But the moral enhancement project also rests on shaky scientific grounds. In fact, there are so many problems related to the misuse of scientific evidence that it would be difficult to even mention all of them here. I will thus focus on two of them that are particularly problematic:the use of scientific claims that proponents present as uncontroversial and the weakness of the scientific evidence purporting to show that moral enhancement is plausible.
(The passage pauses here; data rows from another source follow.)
## src/rtl/bbc_pkg.sv

```systemverilog
// types, constants and character decoders shared by the bracket checker
`default_nettype none

package bbc_pkg;

   localparam int unsigned STACK_DEPTH = 64;
   localparam int unsigned CNT_W       = $clog2(STACK_DEPTH + 1);
   localparam int unsigned ADDR_W      = (STACK_DEPTH > 1) ? $clog2(STACK_DEPTH) : 1;

   typedef logic [CNT_W-1:0]  count_type;
   typedef logic [ADDR_W-1:0] addr_type;
   typedef logic [1:0]        kind_type;
   typedef logic [2:0]        fault_type;

   localparam kind_type KIND_ROUND  = 2'd0;
   localparam kind_type KIND_SQUARE = 2'd1;
   localparam kind_type KIND_CURLY  = 2'd2;
   localparam kind_type KIND_NONE   = 2'd3;

   localparam fault_type FAULT_NONE        = 3'd0;
   localparam fault_type FAULT_EMPTY_CLOSE = 3'd1;
   localparam fault_type FAULT_WRONG_KIND  = 3'd2;
   localparam fault_type FAULT_LEFT_OPEN   = 3'd3;
   localparam fault_type FAULT_TOO_DEEP    = 3'd4;

   localparam logic [7:0] CHAR_OPEN_ROUND   = 8'h28;
   localparam logic [7:0] CHAR_CLOSE_ROUND  = 8'h29;
   localparam logic [7:0] CHAR_OPEN_SQUARE  = 8'h5b;
   localparam logic [7:0] CHAR_CLOSE_SQUARE = 8'h5d;
   localparam logic [7:0] CHAR_OPEN_CURLY   = 8'h7b;
   localparam logic [7:0] CHAR_CLOSE_CURLY  = 8'h7d;

   typedef struct packed {
      logic [7:0] char_code;
      logic       last_char;
   } char_type;

   typedef struct packed {
      logic      balanced;
      fault_type fault_kind;
   } verdict_type;

   function automatic kind_type open_kind(input logic [7:0] code);
      kind_type kind;
      unique case (code)
         CHAR_OPEN_ROUND:  kind = KIND_ROUND;
         CHAR_OPEN_SQUARE: kind = KIND_SQUARE;
         CHAR_OPEN_CURLY:  kind = KIND_CURLY;
         default:          kind = KIND_NONE;
      endcase
      return kind;
   endfunction

   function automatic kind_type close_kind(input logic [7:0] code);
      kind_type kind;
      unique case (code)
         CHAR_CLOSE_ROUND:  kind = KIND_ROUND;
         CHAR_CLOSE_SQUARE: kind = KIND_SQUARE;
         CHAR_CLOSE_CURLY:  kind = KIND_CURLY;
         default:           kind = KIND_NONE;
      endcase
      return kind;
   endfunction

endpackage

`default_nettype wire

```

## src/rtl/bbc_if.sv

```systemverilog
// valid/ready channel interfaces for characters in and verdicts out
`default_nettype none

interface bbc_req_if;
   logic       valid;
   logic       ready;
   logic [7:0] char_code;
   logic       last_char;

   modport source (output valid, output char_code, output last_char, input ready);
   modport sink   (input valid, input char_code, input last_char, output ready);
endinterface

interface bbc_rsp_if;
   logic       valid;
   logic       ready;
   logic       balanced;
   logic [2:0] fault_kind;

   modport source (output valid, output balanced, output fault_kind, input ready);
   modport sink   (input valid, input balanced, input fault_kind, output ready);
endinterface

`default_nettype wire

```

## src/rtl/bbc_core.sv

```systemverilog
// bracket stack in a synchronous memory with top and second entries held in registers
`default_nettype none

module bbc_core (
   input  wire logic                 clock,
   input  wire logic                 reset,
   input  wire logic                 step_valid,
   input  wire bbc_pkg::char_type    step_char,
   output logic                      verdict_valid,
   output bbc_pkg::verdict_type      verdict
);
   import bbc_pkg::*;

   kind_type  stack_mem [STACK_DEPTH];

   count_type count_ff;
   count_type count_in;
   count_type count_step;
   fault_type fault_ff;
   fault_type fault_in;
   fault_type fault_step;
   fault_type fault_final;
   kind_type  top_ff;
   kind_type  top_in;
   kind_type  below_ff;
   kind_type  ok_kind;
   kind_type  ck_kind;
   logic      push;
   logic      wr_en;
   addr_type  wr_addr;
   addr_type  rd_addr;

   always_comb begin
      ok_kind    = open_kind(step_char.char_code);
      ck_kind    = close_kind(step_char.char_code);
      fault_step = fault_ff;
      count_step = count_ff;
      top_in     = top_ff;
      push       = 1'b0;
      if (step_valid && fault_ff == FAULT_NONE) begin
         if (ok_kind != KIND_NONE) begin
            if (count_ff == count_type'(STACK_DEPTH)) begin
               fault_step = FAULT_TOO_DEEP;
            end else begin
               push       = 1'b1;
               count_step = count_ff + count_type'(1);
               top_in     = ok_kind;
            end
         end else if (ck_kind != KIND_NONE) begin
            if (count_ff == '0) begin
               fault_step = FAULT_EMPTY_CLOSE;
            end else if (top_ff != ck_kind) begin
               fault_step = FAULT_WRONG_KIND;
            end else begin
               count_step = count_ff - count_type'(1);
               top_in     = below_ff;
            end
         end
      end

      verdict_valid = step_valid && step_char.last_char;
      if (fault_step == FAULT_NONE && count_step != '0) begin
         fault_final = FAULT_LEFT_OPEN;
      end else begin
         fault_final = fault_step;
      end
      verdict.fault_kind = fault_final;
      verdict.balanced   = (fault_final == FAULT_NONE);

      count_in = verdict_valid ? '0 : count_step;
      fault_in = verdict_valid ? FAULT_NONE : fault_step;

      // old top spills into memory; prefetch the entry under the next top
      wr_en   = push && (count_ff != '0);
      wr_addr = addr_type'(count_ff - count_type'(1));
      rd_addr = addr_type'(count_in - count_type'(2));
   end

   always_ff @(posedge clock) begin
      if (wr_en) begin
         stack_mem[wr_addr] <= top_ff;
      end
      if (wr_en && wr_addr == rd_addr) begin
         below_ff <= top_ff;
      end else begin
         below_ff <= stack_mem[rd_addr];
      end
   end

   always_ff @(posedge clock) begin
      top_ff <= top_in;
   end

   always_ff @(posedge clock) begin
      if (reset) begin
         count_ff <= '0;
         fault_ff <= FAULT_NONE;
      end else begin
         count_ff <= count_in;
         fault_ff <= fault_in;
      end
   end

   a_count_bound : assert property (@(posedge clock) disable iff (reset)
      count_ff <= count_type'(STACK_DEPTH))
      else $error("stack count beyond depth");

   a_fault_sticky : assert property (@(posedge clock) disable iff (reset)
      (step_valid && !step_char.last_char && fault_ff != FAULT_NONE)
      |=> (fault_ff == $past(fault_ff) && count_ff == $past(count_ff)))
      else $error("fault state changed after first fault");

   a_clear_on_last : assert property (@(posedge clock) disable iff (reset)
      (step_valid && step_char.last_char) |=> (count_ff == '0 && fault_ff == FAULT_NONE))
      else $error("string state not cleared after last character");

endmodule

`default_nettype wire

```

## src/rtl/bracket_balance_checker_unit.sv

```systemverilog
// bracket balance checker top level with registered verdict output and skid stage
//
// req_chan carries one character per transaction (char_code, last_char set on
// the final character of a string). Opening ( [ { push onto a stack held in
// a one-port-write, one-port-read synchronous memory; the matching close pops
// it. The first fault of a string sticks until its last character.
// rsp_chan carries one verdict (balanced, fault_kind) per string; it is
// registered in the output register when the last character is accepted, or in
// the skid register while rsp_chan is stalled. Throughput is one character per
// cycle while req_chan.ready is high: the top of stack and the entry below it
// live in registers, and the memory read of the next entry below is issued from
// the next stack count, with the pushed value forwarded when addresses match.
// A second result register lets one more string finish while rsp_chan is
// stalled; req_chan.ready drops only when both result registers hold verdicts.
// Reset is synchronous and active high; it empties the stack, clears the fault,
// drops both result registers and leaves req_chan.ready high once released.
`default_nettype none

module bracket_balance_checker_unit (
   input  wire logic  clock,
   input  wire logic  reset,
   bbc_req_if.sink    req_chan,
   bbc_rsp_if.source  rsp_chan
);
   import bbc_pkg::*;

   logic        accept;
   char_type    step_char;
   logic        verdict_valid;
   verdict_type verdict;
   logic        out_valid_ff;
   logic        out_valid_in;
   logic        skid_valid_ff;
   logic        skid_valid_in;
   verdict_type out_ff;
   verdict_type out_in;
   verdict_type skid_ff;
   verdict_type skid_in;

   assign req_chan.ready      = !skid_valid_ff;
   assign accept              = req_chan.valid && !skid_valid_ff;
   assign step_char.char_code = req_chan.char_code;
   assign step_char.last_char = req_chan.last_char;

   bbc_core u_core (
      .clock         (clock),
      .reset         (reset),
      .step_valid    (accept),
      .step_char     (step_char),
      .verdict_valid (verdict_valid),
      .verdict       (verdict)
   );

   always_comb begin
      out_valid_in  = out_valid_ff;
      out_in        = out_ff;
      skid_valid_in = skid_valid_ff;
      skid_in       = skid_ff;
      if (!out_valid_ff || rsp_chan.ready) begin
         if (skid_valid_ff) begin
            out_valid_in  = 1'b1;
            out_in        = skid_ff;
            skid_valid_in = 1'b0;
         end else begin
            out_valid_in = verdict_valid;
            out_in       = verdict;
         end
      end else if (verdict_valid) begin
         skid_valid_in = 1'b1;
         skid_in       = verdict;
      end
   end

   always_ff @(posedge clock) begin
      if (reset) begin
         out_valid_ff  <= 1'b0;
         skid_valid_ff <= 1'b0;
      end else begin
         out_valid_ff  <= out_valid_in;
         skid_valid_ff <= skid_valid_in;
      end
   end

   always_ff @(posedge clock) begin
      out_ff  <= out_in;
      skid_ff <= skid_in;
   end

   assign rsp_chan.valid      = out_valid_ff;
   assign rsp_chan.balanced   = out_ff.balanced;
   assign rsp_chan.fault_kind = out_ff.fault_kind;

   a_skid_behind_out : assert property (@(posedge clock) disable iff (reset)
      skid_valid_ff |-> out_valid_ff)
      else $error("skid register holds a verdict ahead of the output register");

   a_verdict_consistent : assert property (@(posedge clock) disable iff (reset)
      out_valid_ff |-> (out_ff.balanced == (out_ff.fault_kind == FAULT_NONE)))
      else $error("balanced flag disagrees with fault kind");

endmodule

`default_nettype wire

```

## src/flat_wrapper.sv

```systemverilog
// flat-port wrapper written by rule: the top's interface ports become plain ports
module bracket_balance_checker_unit_flat import bbc_pkg::*;
  (clock, reset, req_chan_valid, req_chan_char_code, req_chan_last_char, req_chan_ready, rsp_chan_valid, rsp_chan_balanced, rsp_chan_fault_kind, rsp_chan_ready);
  bbc_req_if req_chan_i ();
  bbc_rsp_if rsp_chan_i ();
  input  wire logic clock;
  input  wire logic reset;
  input wire logic [$bits(req_chan_i.valid)-1:0] req_chan_valid;
  input wire logic [$bits(req_chan_i.char_code)-1:0] req_chan_char_code;
  input wire logic [$bits(req_chan_i.last_char)-1:0] req_chan_last_char;
  output wire logic [$bits(req_chan_i.ready)-1:0] req_chan_ready;
  output wire logic [$bits(rsp_chan_i.valid)-1:0] rsp_chan_valid;
  output wire logic [$bits(rsp_chan_i.balanced)-1:0] rsp_chan_balanced;
  output wire logic [$bits(rsp_chan_i.fault_kind)-1:0] rsp_chan_fault_kind;
  input wire logic [$bits(rsp_chan_i.ready)-1:0] rsp_chan_ready;
  assign req_chan_i.valid = req_chan_valid;
  assign req_chan_i.char_code = req_chan_char_code;
  assign req_chan_i.last_char = req_chan_last_char;
  assign req_chan_ready = req_chan_i.ready;
  assign rsp_chan_valid = rsp_chan_i.valid;
  assign rsp_chan_balanced = rsp_chan_i.balanced;
  assign rsp_chan_fault_kind = rsp_chan_i.fault_kind;
  assign rsp_chan_i.ready = rsp_chan_ready;
  bracket_balance_checker_unit u_core (.clock(clock), .reset(reset), .req_chan(req_chan_i), .rsp_chan(rsp_chan_i));
endmodule
```

## config.mk

```make
export PLATFORM = sky130hd
export DESIGN_NAME = bracket_balance_checker_unit_flat
export DESIGN_NICKNAME = d
export VERILOG_FILES = /design/src/rtl/bbc_pkg.sv /design/src/rtl/bbc_if.sv /design/src/rtl/bbc_core.sv /design/src/rtl/bracket_balance_checker_unit.sv /design/src/flat_wrapper.sv
export SDC_FILE = /design/constraint.sdc
export NUM_CORES = 1
export LEC_CHECK = 0
export ABC_AREA = 1
export BUFFER_PORTS_ARGS = -buffer_cell sky130_fd_sc_hd__buf_2
export CORE_ASPECT_RATIO = 1.2
export CORE_UTILIZATION = 50
export CTS_CLUSTER_SIZE = 8
export DETAILED_ROUTE_END_ITERATION = 16
export PLACE_DENSITY = 0.69
export SETUP_SLACK_MARGIN = 0.05
export SYNTH_ARGS = -nofsm -noshare
export SYNTH_HDL_FRONTEND = slang
export SYNTH_SLANG_ARGS = --single-unit
```

## constraint.sdc

```tcl
create_clock -name clock -period 4.5 [get_ports clock]
set_input_delay 1.35 -clock clock [delete_from_list [all_inputs] [get_ports clock]]
set_output_delay 1.35 -clock clock [all_outputs]
set_load 0.03 [all_outputs]
```

==> run_results.csv <==
group,metric,value,unit
outcome,outcome,"finished, final reports clean",
detailed_routing,drc,0,
detailed_routing,wl_per_cell,18.14,um
worst_setup_path,start_kind,"input port",
yosys,syn_avg_cell_area,9.895,um2
floorplan,core_region_area,0.01376,mm2
detailed_routing,drt_iter0_drc,398,
worst_setup_path,crit_type,"input port to flip-flop",
placement,dp_hpwl,10710,um
clock_tree,cts_hold_buf,0,
sta,rsz0062_at_grt,"no",
worst_setup_path,rrSetupSlack,1.55,ns
sta,fin_tns_setup,0,ns
worst_setup_path,rr_endpoint,"u_core.u_core.top_ff[1]$_DFFE_PP_",
power_and_ir_drop,power_frac_comb,0.085,
grt,grt_max_degree,65,
power_and_ir_drop,p_switching,0.7613,mW
sta,setup_viol,0,
sta,slew_headroom,0.3943,
floorplan,rows,47,
yosys,syn_area,0.007046,mm2
worst_setup_path,setup.worst_path.end_class,"flip-flop",
clock_tree,tritoncts,"yes",
yosys,synth_top_area_share,0.5882,
yosys,synth_area_leader_cell,"edfxtp_1",
detailed_routing,first_pass_iters,5,
sta,period_minus_slack,3.057,ns
detailed_routing,routed_wl,16570,um
sta,hold_ws,0.5390,ns
finish,drive_above_1_share,0.09973,
yosys,synthMostInstantiatedCell,"nor2_1",
grt,grt_pass1_wl,26360,um
floorplan,dieArea,0.01457,mm2
power_and_ir_drop,p_sw_frac,0.2359,
yosys,synth_top_flop_cell,"edfxtp_1",
clock_tree,numCtsBuffers,17,
grt,grt_pass1_vias,5444,
yosys,seq_area_frac_synth,0.6393,
detailed_routing,num_vias,5261,
yosys,synthTopCellsByCount,"nor2_1, edfxtp_1, nand2_1",
yosys,synthTopCellsByArea,"edfxtp_1, nor2_1, o21ai_0",
finish,multi_input_area,0.002261,mm2
placement,place_ws,1.096,ns
power_and_ir_drop,power_density,411.3,mW/mm2
finish,final_nets,745,
grt,grt_usage,0.2451,
worst_setup_path,crit_required,4.60,ns
yosys,async_reset_ff_frac,0,
sta,drv_slew,0,
worst_setup_path,arrival,3.16,ns
grt,antenna_found_initial,0,
yosys,postSynthCellCount,712,
clock_tree,cts_htree_levels,4,
yosys,synth-edff-count,138,
floorplan,num_io_pins,19,
sta,layout_setup_ws,1.443,ns
power_and_ir_drop,ir_drop,266.1,uV
sta,finClkSkew,0.007511,ns
yosys,syn_nets,728,
flow_run,drv_cap,0,
yosys,synth_warnings,0,
grt,grt_overflow,0,
clock_tree,insertion_delay,0.42,ns
worst_hold_path,worstHoldStart,"u_core.skid_ff[3]$_DFFE_PP_",
clock_tree,postCtsSetupBuffers,0,
power_and_ir_drop,sequentialPowerShare,0.498,
placement,routabilityCongestion,0.9373,
sta,layout_worst_path_cycle_share,0.6793,
clock_tree,path_clk_slew,0.06,ns
worst_hold_path,worstHoldEndpoint,"u_core.rsp_chan.balanced$_DFFE_PP_",
finish,register_area,0.004506,mm2
detailed_routing,antenna_left,0,
sta,tightest_slew,0.9075,ns
yosys,synth_seq_cells,156,
finish,area_growth_syn_to_layout,11.35,%
sta,hold_violations,0,
worst_setup_path,rr_worst_depth,11,
power_and_ir_drop,p_clk_frac,0.417,
worst_setup_path,cp_max_fo,9,
power_and_ir_drop,leakage,2.818,nW
clock_tree,cts_resized,0,
power_and_ir_drop,p_int,2.465,mW
floorplan,die_w,110.4,um
yosys,synth_cell_type_count,32,
clock_tree,clock_path_buffers,2,
floorplan,die_h,132.0,um
clock_tree,cts.sinks,156,
clock_tree,root_buffer,"clkbuf_16",
finish,n_antenna_cell,0,
placement,io_buffer_count,18,
detailed_routing,routed_via_density,5.762,
worst_hold_path,holdPathStages,2,
finish,n_fill_cell,1191,
floorplan,start_util,0.5120,
sta,timing.fmax,0.3271,GHz
worst_hold_path,hold_class,"flip-flop to flip-flop",
kinds of logic (layout without fill, tap and decap cells):
logic type               count (synthesis)  after routing  synth area share
AO/OA/AOI/OAI                          141            141            0.1098
flip-flops                             156            156            0.6393
adder cells (fa/ha/maj)                  3              3          0.005328
buffers and inverters                   70            100           0.03978
AND/OR/NAND/NOR                        333            333            0.1946
XOR/XNOR                                 9              9           0.01119
flip-flops by register name, indices dropped and copies added, names as in the netlist, named ones only:
name,cells
u_core.skid_ff,4
u_core.u_core.count_ff,7
u_core.rsp_chan.valid,1
u_core.rsp_chan.fault_kind,3
u_core.rsp_chan.balanced,1
u_core.u_core.fault_ff,3
u_core.u_core.top_ff,2
u_core.skid_valid_ff,1
u_core.u_core.stack_mem,128
stage by stage:
step	utilization	power [mW]	cells	instance area [um2]
2_1_floorplan	-	1.815	712	7046
3_3_place_gp	0.5295	1.899	881	7286
3_5_place_dp	0.5295	1.906	881	7286
4_1_cts	0.5701	3.232	913	7845
5_1_grt	0.5701	3.325	913	7845
6_report	0.5701	3.227	913	7845
how the worst max path moves through the flow:
stage | slack [ns] | depth (start not counted) | end | start
after global routing | 1.24 | 19 | u_core.rsp_chan.fault_kind[1]$_DFFE_PP_ | req_chan_char_code[7]
final | 1.44 | 10 | u_core.u_core.stack_mem[21][0]$_DFFE_PP_ | req_chan_char_code[7]
after global placement | 1.15 | 19 | u_core.rsp_chan.fault_kind[1]$_DFFE_PP_ | req_chan_char_code[2]
after detailed placement | 1.10 | 10 | u_core.u_core.stack_mem[59][0]$_DFFE_PP_ | req_chan_char_code[7]
after floorplan | 1.52 | 20 | u_core.rsp_chan.fault_kind[0]$_DFFE_PP_ | req_chan_char_code[2]
after CTS | 1.50 | 10 | u_core.u_core.stack_mem[59][1]$_DFFE_PP_ | req_chan_char_code[7]
placed cells by master (no fill, tap or decap), types with 3 or more instances in the layout:
cell	synthesis	routed
ha_1	3	3
clkinvlp_4	0	3
buf_2	1	18
or2_2	4	4
o211ai_1	5	5
clkinv_1	0	3
nor2_1	179	179
clkbuf_16	0	17
nand3_1	34	34
xor2_1	5	5
o21ai_0	88	88
inv_1	37	37
edfxtp_1	138	138
o221ai_1	3	3
nand2_1	101	101
dfxtp_1	18	17
clkinv_2	0	3
inv_2	6	6
xnor2_1	4	4
a21oi_1	11	11
nand2_2	5	5
buf_4	1	6
o22ai_1	32	32
power groups by stage:
stage / Clock, mW / Combinational, mW / Sequential (mW)
2_1_floorplan: 0 / 0.190 / 1.62
3_3_place_gp: 0 / 0.262 / 1.64
3_5_place_dp: 0 / 0.269 / 1.64
4_1_cts: 1.35 / 0.272 / 1.61
5_1_grt: 1.41 / 0.303 / 1.61
6_report: 1.35 / 0.274 / 1.61
critical path: stages:
cell     delay [ns]
buf_2          0.11
inv_2          0.04
nand2_1        0.06
nor2_1         0.16
nand2_1        0.11
nand3_2        0.19
nand4_1        0.15
nor2_1         0.26
nand2_1        0.40
nor2_1         0.31
layout make-up:
cell class	count	share of cell area
Clock buffer	19	0.05518
Sequential cell	156	0.5743
Inverter	44	0.02169
Clock inverter	13	0.01611
Timing Repair Buffer	24	0.01722
Multi-Input combinational cell	486	0.2882
Tap cell	171	0.02727
per-layer routing:
metal,routed length (um),GRT usage
met4,604,0.1279
met1,6168,0.2730
met2,8810,0.4334
met5,0,0
met3,981,0.04745
(Power assumes the default switching activity.)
Moral enhancement supporters attempt to buttress their proposals by appealing to various sources of scientific evidence.  In doing so, they not uncommonly present some such scientific evidence as uncontroversially accepted. In fact, however, many of the scientific claims they present are not only highly contentious but by many accounts simply false. This is the case, for instance, regarding many of the evolutionary psychology claims proponents use to support the moral enhancement project. Many of such claims have been discredited for multiple reasons, from problematic assumptions, to incorrect interpretations of the evidence, to inadequate conclusions.  Some of the claims proponents make in this regard are just plainly ridiculous. For instance, trying to argue that altruism and a sense of justice have a genetic basis, Persson and Savulescu offer the following evidence: It is plausible to think that in general women have a greater capacity for altruism than men. If this psychological difference tracks gender, this is surely good evidence that it is biologically based.